(Stored records)
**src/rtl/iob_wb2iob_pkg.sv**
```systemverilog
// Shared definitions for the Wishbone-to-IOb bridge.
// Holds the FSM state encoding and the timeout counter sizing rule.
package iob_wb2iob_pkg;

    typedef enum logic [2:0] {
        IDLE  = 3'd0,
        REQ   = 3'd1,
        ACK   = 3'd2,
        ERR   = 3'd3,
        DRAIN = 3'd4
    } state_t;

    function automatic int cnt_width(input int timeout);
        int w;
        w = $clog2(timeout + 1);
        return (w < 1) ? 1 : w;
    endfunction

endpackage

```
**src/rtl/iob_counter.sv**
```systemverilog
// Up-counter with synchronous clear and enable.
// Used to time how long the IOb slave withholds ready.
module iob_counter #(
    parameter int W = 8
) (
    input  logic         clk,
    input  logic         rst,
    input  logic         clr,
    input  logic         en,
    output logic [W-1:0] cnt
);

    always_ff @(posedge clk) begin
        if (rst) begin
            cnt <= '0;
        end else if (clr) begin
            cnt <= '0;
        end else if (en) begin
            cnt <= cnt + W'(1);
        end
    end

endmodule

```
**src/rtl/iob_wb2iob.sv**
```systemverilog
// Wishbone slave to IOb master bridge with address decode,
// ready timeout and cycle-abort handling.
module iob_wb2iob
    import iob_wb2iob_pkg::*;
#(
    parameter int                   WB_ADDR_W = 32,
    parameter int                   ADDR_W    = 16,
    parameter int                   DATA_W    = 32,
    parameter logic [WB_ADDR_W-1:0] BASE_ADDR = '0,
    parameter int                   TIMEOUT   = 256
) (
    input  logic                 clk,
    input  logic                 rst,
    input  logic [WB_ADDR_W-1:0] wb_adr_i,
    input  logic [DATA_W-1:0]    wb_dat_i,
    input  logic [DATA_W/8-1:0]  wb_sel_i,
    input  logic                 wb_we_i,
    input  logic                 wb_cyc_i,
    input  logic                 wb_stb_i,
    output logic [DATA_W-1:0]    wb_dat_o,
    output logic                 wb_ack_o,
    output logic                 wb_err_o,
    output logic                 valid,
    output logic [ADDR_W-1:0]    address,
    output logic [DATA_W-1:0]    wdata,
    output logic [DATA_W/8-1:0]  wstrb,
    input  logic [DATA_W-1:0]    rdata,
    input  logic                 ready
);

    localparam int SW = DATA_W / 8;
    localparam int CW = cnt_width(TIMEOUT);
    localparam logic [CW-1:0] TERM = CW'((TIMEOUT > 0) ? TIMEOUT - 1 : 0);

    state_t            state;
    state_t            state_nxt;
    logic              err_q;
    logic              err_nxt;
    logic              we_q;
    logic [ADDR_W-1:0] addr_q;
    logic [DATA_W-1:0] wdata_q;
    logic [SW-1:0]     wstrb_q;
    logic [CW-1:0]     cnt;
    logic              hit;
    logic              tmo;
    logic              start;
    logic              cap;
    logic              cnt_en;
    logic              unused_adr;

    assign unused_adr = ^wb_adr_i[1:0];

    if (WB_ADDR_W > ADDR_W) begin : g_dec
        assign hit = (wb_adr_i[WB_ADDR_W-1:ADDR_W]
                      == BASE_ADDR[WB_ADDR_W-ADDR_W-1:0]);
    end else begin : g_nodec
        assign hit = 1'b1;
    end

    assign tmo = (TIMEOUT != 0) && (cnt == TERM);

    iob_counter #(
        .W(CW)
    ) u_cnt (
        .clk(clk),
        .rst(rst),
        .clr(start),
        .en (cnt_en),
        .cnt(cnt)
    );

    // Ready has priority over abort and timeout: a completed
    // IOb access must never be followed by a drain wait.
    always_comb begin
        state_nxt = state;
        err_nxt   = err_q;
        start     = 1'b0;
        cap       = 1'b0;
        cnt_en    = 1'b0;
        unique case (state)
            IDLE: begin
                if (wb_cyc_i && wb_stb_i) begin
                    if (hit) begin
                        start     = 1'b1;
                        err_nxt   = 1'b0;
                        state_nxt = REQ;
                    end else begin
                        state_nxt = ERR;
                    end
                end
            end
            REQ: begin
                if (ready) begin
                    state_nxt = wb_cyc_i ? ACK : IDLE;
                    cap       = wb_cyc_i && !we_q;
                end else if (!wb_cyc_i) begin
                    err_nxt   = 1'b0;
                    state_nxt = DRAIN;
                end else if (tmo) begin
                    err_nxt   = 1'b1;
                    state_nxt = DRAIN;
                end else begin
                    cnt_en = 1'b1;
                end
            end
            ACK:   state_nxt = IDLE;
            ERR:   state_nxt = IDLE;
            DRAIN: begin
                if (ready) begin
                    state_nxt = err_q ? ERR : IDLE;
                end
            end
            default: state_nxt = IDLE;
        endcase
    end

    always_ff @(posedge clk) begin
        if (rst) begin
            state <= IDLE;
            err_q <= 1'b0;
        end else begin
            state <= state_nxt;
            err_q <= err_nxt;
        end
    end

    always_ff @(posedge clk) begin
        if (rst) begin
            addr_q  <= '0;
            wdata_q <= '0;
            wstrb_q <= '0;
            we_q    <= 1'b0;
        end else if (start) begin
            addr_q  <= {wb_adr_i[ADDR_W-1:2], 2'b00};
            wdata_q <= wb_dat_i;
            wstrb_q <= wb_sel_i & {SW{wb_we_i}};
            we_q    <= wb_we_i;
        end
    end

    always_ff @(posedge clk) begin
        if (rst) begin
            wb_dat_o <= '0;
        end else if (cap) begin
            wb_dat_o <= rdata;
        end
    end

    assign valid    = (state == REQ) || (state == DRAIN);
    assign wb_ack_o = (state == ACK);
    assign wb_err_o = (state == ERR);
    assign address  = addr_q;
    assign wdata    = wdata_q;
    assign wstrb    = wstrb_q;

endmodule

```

What is being asked:
Output a faithful copy of every entry, keeping each line as written.

Output of the exercise:
**src/rtl/iob_wb2iob_pkg.sv**
```systemverilog
// Shared definitions for the Wishbone-to-IOb bridge.
// Holds the FSM state encoding and the timeout counter sizing rule.
package iob_wb2iob_pkg;

    typedef enum logic [2:0] {
        IDLE  = 3'd0,
        REQ   = 3'd1,
        ACK   = 3'd2,
        ERR   = 3'd3,
        DRAIN = 3'd4
    } state_t;

    function automatic int cnt_width(input int timeout);
        int w;
        w = $clog2(timeout + 1);
        return (w < 1) ? 1 : w;
    endfunction

endpackage

```
**src/rtl/iob_counter.sv**
```systemverilog
// Up-counter with synchronous clear and enable.
// Used to time how long the IOb slave withholds ready.
module iob_counter #(
    parameter int W = 8
) (
    input  logic         clk,
    input  logic         rst,
    input  logic         clr,
    input  logic         en,
    output logic [W-1:0] cnt
);

    always_ff @(posedge clk) begin
        if (rst) begin
            cnt <= '0;
        end else if (clr) begin
            cnt <= '0;
        end else if (en) begin
            cnt <= cnt + W'(1);
        end
    end

endmodule

```
**src/rtl/iob_wb2iob.sv**
```systemverilog
// Wishbone slave to IOb master bridge with address decode,
// ready timeout and cycle-abort handling.
module iob_wb2iob
    import iob_wb2iob_pkg::*;
#(
    parameter int                   WB_ADDR_W = 32,
    parameter int                   ADDR_W    = 16,
    parameter int                   DATA_W    = 32,
    parameter logic [WB_ADDR_W-1:0] BASE_ADDR = '0,
    parameter int                   TIMEOUT   = 256
) (
    input  logic                 clk,
    input  logic                 rst,
    input  logic [WB_ADDR_W-1:0] wb_adr_i,
    input  logic [DATA_W-1:0]    wb_dat_i,
    input  logic [DATA_W/8-1:0]  wb_sel_i,
    input  logic                 wb_we_i,
    input  logic                 wb_cyc_i,
    input  logic                 wb_stb_i,
    output logic [DATA_W-1:0]    wb_dat_o,
    output logic                 wb_ack_o,
    output logic                 wb_err_o,
    output logic                 valid,
    output logic [ADDR_W-1:0]    address,
    output logic [DATA_W-1:0]    wdata,
    output logic [DATA_W/8-1:0]  wstrb,
    input  logic [DATA_W-1:0]    rdata,
    input  logic                 ready
);

    localparam int SW = DATA_W / 8;
    localparam int CW = cnt_width(TIMEOUT);
    localparam logic [CW-1:0] TERM = CW'((TIMEOUT > 0) ? TIMEOUT - 1 : 0);

    state_t            state;
    state_t            state_nxt;
    logic              err_q;
    logic              err_nxt;
    logic              we_q;
    logic [ADDR_W-1:0] addr_q;
    logic [DATA_W-1:0] wdata_q;
    logic [SW-1:0]     wstrb_q;
    logic [CW-1:0]     cnt;
    logic              hit;
    logic              tmo;
    logic              start;
    logic              cap;
    logic              cnt_en;
    logic              unused_adr;

    assign unused_adr = ^wb_adr_i[1:0];

    if (WB_ADDR_W > ADDR_W) begin : g_dec
        assign hit = (wb_adr_i[WB_ADDR_W-1:ADDR_W]
                      == BASE_ADDR[WB_ADDR_W-ADDR_W-1:0]);
    end else begin : g_nodec
        assign hit = 1'b1;
    end

    assign tmo = (TIMEOUT != 0) && (cnt == TERM);

    iob_counter #(
        .W(CW)
    ) u_cnt (
        .clk(clk),
        .rst(rst),
        .clr(start),
        .en (cnt_en),
        .cnt(cnt)
    );

    // Ready has priority over abort and timeout: a completed
    // IOb access must never be followed by a drain wait.
    always_comb begin
        state_nxt = state;
        err_nxt   = err_q;
        start     = 1'b0;
        cap       = 1'b0;
        cnt_en    = 1'b0;
        unique case (state)
            IDLE: begin
                if (wb_cyc_i && wb_stb_i) begin
                    if (hit) begin
                        start     = 1'b1;
                        err_nxt   = 1'b0;
                        state_nxt = REQ;
                    end else begin
                        state_nxt = ERR;
                    end
                end
            end
            REQ: begin
                if (ready) begin
                    state_nxt = wb_cyc_i ? ACK : IDLE;
                    cap       = wb_cyc_i && !we_q;
                end else if (!wb_cyc_i) begin
                    err_nxt   = 1'b0;
                    state_nxt = DRAIN;
                end else if (tmo) begin
                    err_nxt   = 1'b1;
                    state_nxt = DRAIN;
                end else begin
                    cnt_en = 1'b1;
                end
            end
            ACK:   state_nxt = IDLE;
            ERR:   state_nxt = IDLE;
            DRAIN: begin
                if (ready) begin
                    state_nxt = err_q ? ERR : IDLE;
                end
            end
            default: state_nxt = IDLE;
        endcase
    end

    always_ff @(posedge clk) begin
        if (rst) begin
            state <= IDLE;
            err_q <= 1'b0;
        end else begin
            state <= state_nxt;
            err_q <= err_nxt;
        end
    end

    always_ff @(posedge clk) begin
        if (rst) begin
            addr_q  <= '0;
            wdata_q <= '0;
            wstrb_q <= '0;
            we_q    <= 1'b0;
        end else if (start) begin
            addr_q  <= {wb_adr_i[ADDR_W-1:2], 2'b00};
            wdata_q <= wb_dat_i;
            wstrb_q <= wb_sel_i & {SW{wb_we_i}};
            we_q    <= wb_we_i;
        end
    end

    always_ff @(posedge clk) begin
        if (rst) begin
            wb_dat_o <= '0;
        end else if (cap) begin
            wb_dat_o <= rdata;
        end
    end

    assign valid    = (state == REQ) || (state == DRAIN);
    assign wb_ack_o = (state == ACK);
    assign wb_err_o = (state == ERR);
    assign address  = addr_q;
    assign wdata    = wdata_q;
    assign wstrb    = wstrb_q;

endmodule

```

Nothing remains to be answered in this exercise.